┌─ INPUT RECORDS
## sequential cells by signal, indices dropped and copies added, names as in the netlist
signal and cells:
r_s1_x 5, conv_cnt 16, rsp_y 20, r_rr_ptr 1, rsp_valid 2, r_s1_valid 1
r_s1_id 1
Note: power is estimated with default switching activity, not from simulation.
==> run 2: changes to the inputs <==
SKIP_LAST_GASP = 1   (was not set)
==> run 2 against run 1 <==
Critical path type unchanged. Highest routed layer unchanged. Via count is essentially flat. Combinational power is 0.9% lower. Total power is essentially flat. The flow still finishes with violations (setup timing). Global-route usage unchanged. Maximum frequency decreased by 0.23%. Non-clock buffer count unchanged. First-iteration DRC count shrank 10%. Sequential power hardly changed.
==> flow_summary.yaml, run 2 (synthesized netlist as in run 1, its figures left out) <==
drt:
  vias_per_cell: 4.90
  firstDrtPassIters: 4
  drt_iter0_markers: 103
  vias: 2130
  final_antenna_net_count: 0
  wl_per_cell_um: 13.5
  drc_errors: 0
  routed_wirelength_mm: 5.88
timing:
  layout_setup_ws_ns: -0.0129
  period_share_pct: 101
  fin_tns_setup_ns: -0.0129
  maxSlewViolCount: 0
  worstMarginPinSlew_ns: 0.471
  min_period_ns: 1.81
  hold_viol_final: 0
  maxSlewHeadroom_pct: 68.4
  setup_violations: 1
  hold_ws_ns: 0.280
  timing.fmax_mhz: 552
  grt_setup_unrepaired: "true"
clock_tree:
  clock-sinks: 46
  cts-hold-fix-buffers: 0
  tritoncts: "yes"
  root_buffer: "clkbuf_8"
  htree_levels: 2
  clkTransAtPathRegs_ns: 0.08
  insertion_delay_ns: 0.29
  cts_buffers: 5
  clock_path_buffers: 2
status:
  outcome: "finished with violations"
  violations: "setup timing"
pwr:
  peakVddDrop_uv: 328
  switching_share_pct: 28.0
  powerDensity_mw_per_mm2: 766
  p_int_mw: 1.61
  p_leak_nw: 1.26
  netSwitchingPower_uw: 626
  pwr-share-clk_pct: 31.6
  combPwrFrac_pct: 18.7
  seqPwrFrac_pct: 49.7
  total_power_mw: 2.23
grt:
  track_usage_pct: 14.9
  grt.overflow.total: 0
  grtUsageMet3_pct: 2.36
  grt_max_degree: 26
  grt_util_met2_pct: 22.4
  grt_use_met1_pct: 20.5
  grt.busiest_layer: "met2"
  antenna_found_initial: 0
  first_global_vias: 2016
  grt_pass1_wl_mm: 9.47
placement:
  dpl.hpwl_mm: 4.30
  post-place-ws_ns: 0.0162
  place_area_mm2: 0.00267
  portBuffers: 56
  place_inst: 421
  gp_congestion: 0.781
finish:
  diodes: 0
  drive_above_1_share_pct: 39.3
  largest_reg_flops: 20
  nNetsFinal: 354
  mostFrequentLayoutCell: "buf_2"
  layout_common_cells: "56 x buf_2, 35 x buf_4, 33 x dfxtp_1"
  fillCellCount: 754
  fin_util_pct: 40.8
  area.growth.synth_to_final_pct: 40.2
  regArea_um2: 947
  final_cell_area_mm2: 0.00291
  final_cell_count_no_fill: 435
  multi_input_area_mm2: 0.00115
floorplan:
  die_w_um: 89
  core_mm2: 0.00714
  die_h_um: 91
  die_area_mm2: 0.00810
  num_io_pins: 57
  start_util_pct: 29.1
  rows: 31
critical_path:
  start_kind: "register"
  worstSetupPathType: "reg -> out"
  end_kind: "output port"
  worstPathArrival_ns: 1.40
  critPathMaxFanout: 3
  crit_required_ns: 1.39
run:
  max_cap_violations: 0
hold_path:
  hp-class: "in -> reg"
`src/rtl/tone_sequencer.sv`:
```
`timescale 1ns/1ps
`default_nettype none
// +----------------------------------------------------------------------------+
// | tone_sequencer: song ROM walker driving a square-wave buzzer with duty    |
// | (volume) control, pause, loop and done pulse.       Revision: 1.0         |
// +----------------------------------------------------------------------------+
module tone_sequencer #(
  parameter int CLK_HZ  = 100_000_000,
  parameter int TICK_HZ = 8,
  parameter int ADDR_W  = 6,
  parameter int DUR_W   = 4
) (
  input  logic              clk,
  input  logic              rstn,
  input  logic              start,
  input  logic              stop,
  input  logic              pause,
  input  logic              loop,
  input  logic [1:0]        vol,
  output logic [ADDR_W-1:0] rd_addr,
  input  logic [DUR_W+4:0]  rd_data,
  output logic              busy,
  output logic              done,
  output logic [4:0]        note_cur,
  output logic              pwm_out
);

  localparam int c_TICK   = CLK_HZ / TICK_HZ;
  localparam int c_TICK_W = (c_TICK > 1) ? $clog2(c_TICK) : 1;
  localparam int c_PMAX   = CLK_HZ / 262;
  localparam int c_PH_W   = $clog2(c_PMAX + 1);
  localparam int c_REM_W  = DUR_W + 1;

  typedef enum logic [2:0] {S_IDLE, S_FETCH, S_LOAD, S_PLAY, S_DONE} state_t;

  state_t               r_state, w_state_nxt;
  logic [ADDR_W-1:0]    r_addr;
  logic                 r_wrap;
  logic [c_TICK_W-1:0]  r_tick;
  logic [c_REM_W-1:0]   r_rem;
  logic [c_PH_W-1:0]    r_phase, r_period, w_high;
  logic [4:0]           r_note;
  logic                 r_audible;

  logic [4:0]           w_note_in;
  logic [DUR_W-1:0]     w_dur_in;
  logic                 w_end, w_tick_end, w_last;

  function automatic int period_of(input logic [4:0] n);
    case (n)
      5'd1:    period_of = CLK_HZ / 262;
      5'd2:    period_of = CLK_HZ / 294;
      5'd3:    period_of = CLK_HZ / 330;
      5'd4:    period_of = CLK_HZ / 349;
      5'd5:    period_of = CLK_HZ / 392;
      5'd6:    period_of = CLK_HZ / 440;
      5'd7:    period_of = CLK_HZ / 494;
      5'd8:    period_of = CLK_HZ / 523;
      5'd9:    period_of = CLK_HZ / 587;
      5'd10:   period_of = CLK_HZ / 659;
      5'd11:   period_of = CLK_HZ / 698;
      5'd12:   period_of = CLK_HZ / 784;
      5'd13:   period_of = CLK_HZ / 880;
      5'd14:   period_of = CLK_HZ / 988;
      5'd15:   period_of = CLK_HZ / 1046;
      5'd16:   period_of = CLK_HZ / 1175;
      5'd17:   period_of = CLK_HZ / 1319;
      5'd18:   period_of = CLK_HZ / 1397;
      5'd19:   period_of = CLK_HZ / 1568;
      5'd20:   period_of = CLK_HZ / 1760;
      5'd21:   period_of = CLK_HZ / 1976;
      default: period_of = 0;
    endcase
  endfunction

  assign w_note_in  = rd_data[4:0];
  assign w_dur_in   = rd_data[DUR_W+4:5];
  assign w_end      = (w_note_in == 5'd31) || r_wrap;
  assign w_tick_end = (r_tick == c_TICK_W'(c_TICK - 1));
  assign w_last     = w_tick_end && (r_rem == c_REM_W'(1));
  assign w_high     = r_period >> ({1'b0, vol} + 3'd1);
  assign rd_addr    = r_addr;

  always_ff @(posedge clk or negedge rstn) begin
    if (!rstn) r_state <= S_IDLE;
    else       r_state <= w_state_nxt;
  end

  always_comb begin
    w_state_nxt = r_state;
    busy        = (r_state != S_IDLE);
    done        = (r_state == S_DONE);
    note_cur    = (r_state == S_PLAY) ? r_note : 5'd0;
    pwm_out     = (r_state == S_PLAY) && r_audible && !pause && (r_phase < w_high);
    case (r_state)
      S_IDLE:  if (start) w_state_nxt = S_FETCH;
      S_FETCH: w_state_nxt = S_LOAD;
      S_LOAD:  begin
        if (w_end) w_state_nxt = loop ? S_FETCH : S_DONE;
        else       w_state_nxt = S_PLAY;
      end
      S_PLAY:  if (!pause && w_last) w_state_nxt = S_FETCH;
      S_DONE:  w_state_nxt = S_IDLE;
      default: w_state_nxt = S_IDLE;
    endcase
    if (stop) w_state_nxt = S_IDLE;
  end

  always_ff @(posedge clk or negedge rstn) begin
    if (!rstn) begin
      r_addr    <= '0;
      r_wrap    <= 1'b0;
      r_tick    <= '0;
      r_rem     <= '0;
      r_phase   <= '0;
      r_period  <= '0;
      r_note    <= '0;
      r_audible <= 1'b0;
    end else if (stop) begin
      r_addr    <= '0;
      r_wrap    <= 1'b0;
      r_tick    <= '0;
      r_rem     <= '0;
      r_phase   <= '0;
      r_audible <= 1'b0;
    end else begin
      case (r_state)
        S_IDLE: if (start) begin
          r_addr <= '0;
          r_wrap <= 1'b0;
        end
        S_LOAD: begin
          r_note    <= w_note_in;
          r_audible <= (w_note_in >= 5'd1) && (w_note_in <= 5'd21);
          r_period  <= c_PH_W'(period_of(w_note_in));
          r_tick    <= '0;
          r_phase   <= '0;
          r_rem     <= (w_dur_in == '0) ? c_REM_W'(1 << DUR_W) : {1'b0, w_dur_in};
          if (w_end) begin
            r_addr <= '0;
            r_wrap <= 1'b0;
          end
        end
        S_PLAY: if (!pause) begin
          if (w_tick_end) begin
            r_tick <= '0;
            r_rem  <= r_rem - c_REM_W'(1);
          end else begin
            r_tick <= r_tick + c_TICK_W'(1);
          end
          if (r_audible)
            r_phase <= (r_phase == r_period - c_PH_W'(1)) ? '0 : r_phase + c_PH_W'(1);
          // Running off the top of the ROM is flagged so LOAD treats it as end of song
          if (w_last) begin
            if (r_addr == '1) begin
              r_addr <= '0;
              r_wrap <= 1'b1;
            end else begin
              r_addr <= r_addr + ADDR_W'(1);
            end
          end
        end
        default: ;
      endcase
    end
  end

endmodule
`default_nettype wire

```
└─
> _DIRECTIONS FOR THIS TASK_:
Write out exactly the lines from the beginning of the material above through the line with "p_leak_nw: 1.26", including both and omitting all others.

> _OUTPUT_:
## sequential cells by signal, indices dropped and copies added, names as in the netlist
signal and cells:
r_s1_x 5, conv_cnt 16, rsp_y 20, r_rr_ptr 1, rsp_valid 2, r_s1_valid 1
r_s1_id 1
Note: power is estimated with default switching activity, not from simulation.
==> run 2: changes to the inputs <==
SKIP_LAST_GASP = 1   (was not set)
==> run 2 against run 1 <==
Critical path type unchanged. Highest routed layer unchanged. Via count is essentially flat. Combinational power is 0.9% lower. Total power is essentially flat. The flow still finishes with violations (setup timing). Global-route usage unchanged. Maximum frequency decreased by 0.23%. Non-clock buffer count unchanged. First-iteration DRC count shrank 10%. Sequential power hardly changed.
==> flow_summary.yaml, run 2 (synthesized netlist as in run 1, its figures left out) <==
drt:
  vias_per_cell: 4.90
  firstDrtPassIters: 4
  drt_iter0_markers: 103
  vias: 2130
  final_antenna_net_count: 0
  wl_per_cell_um: 13.5
  drc_errors: 0
  routed_wirelength_mm: 5.88
timing:
  layout_setup_ws_ns: -0.0129
  period_share_pct: 101
  fin_tns_setup_ns: -0.0129
  maxSlewViolCount: 0
  worstMarginPinSlew_ns: 0.471
  min_period_ns: 1.81
  hold_viol_final: 0
  maxSlewHeadroom_pct: 68.4
  setup_violations: 1
  hold_ws_ns: 0.280
  timing.fmax_mhz: 552
  grt_setup_unrepaired: "true"
clock_tree:
  clock-sinks: 46
  cts-hold-fix-buffers: 0
  tritoncts: "yes"
  root_buffer: "clkbuf_8"
  htree_levels: 2
  clkTransAtPathRegs_ns: 0.08
  insertion_delay_ns: 0.29
  cts_buffers: 5
  clock_path_buffers: 2
status:
  outcome: "finished with violations"
  violations: "setup timing"
pwr:
  peakVddDrop_uv: 328
  switching_share_pct: 28.0
  powerDensity_mw_per_mm2: 766
  p_int_mw: 1.61
  p_leak_nw: 1.26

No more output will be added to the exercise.